*** Given data

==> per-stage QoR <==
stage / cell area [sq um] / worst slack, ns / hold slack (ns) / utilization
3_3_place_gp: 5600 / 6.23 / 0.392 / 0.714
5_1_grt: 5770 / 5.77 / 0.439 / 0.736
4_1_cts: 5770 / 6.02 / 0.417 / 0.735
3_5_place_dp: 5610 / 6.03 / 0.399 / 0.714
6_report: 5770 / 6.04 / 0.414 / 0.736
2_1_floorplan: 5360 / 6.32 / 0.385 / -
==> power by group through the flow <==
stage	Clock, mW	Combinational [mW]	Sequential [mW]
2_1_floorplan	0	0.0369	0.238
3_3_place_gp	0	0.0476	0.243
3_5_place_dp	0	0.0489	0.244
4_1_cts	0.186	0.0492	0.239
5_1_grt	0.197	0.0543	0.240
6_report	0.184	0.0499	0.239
### src/rtl/store_rmw_ctrl.sv
// Store sequencer for a word-wide data RAM with a registered read port.
// SB/SH become read-modify-write; aligned SW is a single write; misaligned stores are rejected.
module store_rmw_ctrl #(
    parameter int ADDR_W     = 10,
    parameter int MEM_RD_LAT = 1
) (
    input  logic              clk,
    input  logic              rst,
    input  logic              req_valid_i,
    output logic              req_ready_o,
    input  logic [31:0]       req_addr_i,
    input  logic [31:0]       req_wdata_i,
    input  logic [1:0]        req_size_i,
    output logic              done_o,
    output logic              misalign_err_o,
    output logic [ADDR_W-1:0] mem_addr_o,
    output logic              mem_rd_en_o,
    input  logic [31:0]       mem_rdata_i,
    output logic              mem_wr_en_o,
    output logic [31:0]       mem_wdata_o
);

    localparam int               CNT_W    = (MEM_RD_LAT > 1) ? $clog2(MEM_RD_LAT) : 1;
    localparam logic [CNT_W-1:0] CNT_LOAD = CNT_W'(MEM_RD_LAT - 1);

    typedef enum logic [2:0] {IDLE, READ, WAIT, WRITE, ERR} state_e;

    state_e             state_q;
    logic [1:0]         offset_q;
    logic               byte_q;
    logic [15:0]        wdata_q;
    logic [CNT_W-1:0]   cnt_q;
    logic               ready_q;
    logic               done_q;
    logic               misalign_q;
    logic               rd_en_q;
    logic               wr_en_q;
    logic [ADDR_W-1:0]  maddr_q;
    logic [31:0]        mwdata_q;

    logic               misalign_d;
    logic [31:0]        merged_d;
    logic               unused_addr_hi;

    // Byte address bits above the RAM's reach are deliberately ignored.
    assign unused_addr_hi = ^req_addr_i[31:ADDR_W+2];

    always_comb begin
        misalign_d = 1'b0;
        case (req_size_i)
            2'b00:   misalign_d = 1'b0;
            2'b01:   misalign_d = req_addr_i[0];
            2'b10:   misalign_d = (req_addr_i[1:0] != 2'b00);
            default: misalign_d = 1'b1;
        endcase
    end

    // Little-endian lane insert of the latched store data into the word just read.
    always_comb begin
        merged_d = mem_rdata_i;
        if (byte_q) begin
            merged_d[{offset_q, 3'b000} +: 8] = wdata_q[7:0];
        end else if (offset_q[1]) begin
            merged_d[31:16] = wdata_q;
        end else begin
            merged_d[15:0] = wdata_q;
        end
    end

    always_ff @(posedge clk or posedge rst) begin
        if (rst) begin
            state_q    <= IDLE;
            offset_q   <= 2'b00;
            byte_q     <= 1'b0;
            wdata_q    <= 16'h0000;
            cnt_q      <= '0;
            ready_q    <= 1'b1;
            done_q     <= 1'b0;
            misalign_q <= 1'b0;
            rd_en_q    <= 1'b0;
            wr_en_q    <= 1'b0;
            maddr_q    <= '0;
            mwdata_q   <= 32'h0000_0000;
        end else begin
            done_q     <= 1'b0;
            misalign_q <= 1'b0;
            rd_en_q    <= 1'b0;
            wr_en_q    <= 1'b0;
            case (state_q)
                IDLE: begin
                    if (req_valid_i && ready_q) begin
                        offset_q <= req_addr_i[1:0];
                        byte_q   <= (req_size_i == 2'b00);
                        wdata_q  <= req_wdata_i[15:0];
                        ready_q  <= 1'b0;
                        if (misalign_d) begin
                            state_q    <= ERR;
                            done_q     <= 1'b1;
                            misalign_q <= 1'b1;
                        end else begin
                            maddr_q <= req_addr_i[ADDR_W+1:2];
                            if (req_size_i == 2'b10) begin
                                state_q  <= WRITE;
                                wr_en_q  <= 1'b1;
                                done_q   <= 1'b1;
                                mwdata_q <= req_wdata_i;
                            end else begin
                                state_q <= READ;
                                rd_en_q <= 1'b1;
                            end
                        end
                    end
                end
                READ: begin
                    state_q <= WAIT;
                    cnt_q   <= CNT_LOAD;
                end
                // Read data is valid in the cycle the counter reaches zero.
                WAIT: begin
                    if (cnt_q == '0) begin
                        state_q  <= WRITE;
                        mwdata_q <= merged_d;
                        wr_en_q  <= 1'b1;
                        done_q   <= 1'b1;
                    end else begin
                        cnt_q <= cnt_q - CNT_W'(1);
                    end
                end
                WRITE, ERR: begin
                    state_q <= IDLE;
                    ready_q <= 1'b1;
                end
                default: begin
                    state_q <= IDLE;
                    ready_q <= 1'b1;
                end
            endcase
        end
    end

    assign req_ready_o    = ready_q;
    assign done_o         = done_q;
    assign misalign_err_o = misalign_q;
    assign mem_addr_o     = maddr_q;
    assign mem_rd_en_o    = rd_en_q;
    assign mem_wr_en_o    = wr_en_q;
    assign mem_wdata_o    = mwdata_q;

endmodule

******

→ **Your task**
Scan the entries above, and wherever a line holds the string "stage", copy it.

→ **Output for this exercise**
==> per-stage QoR <==
stage / cell area [sq um] / worst slack, ns / hold slack (ns) / utilization
stage	Clock, mW	Combinational [mW]	Sequential [mW]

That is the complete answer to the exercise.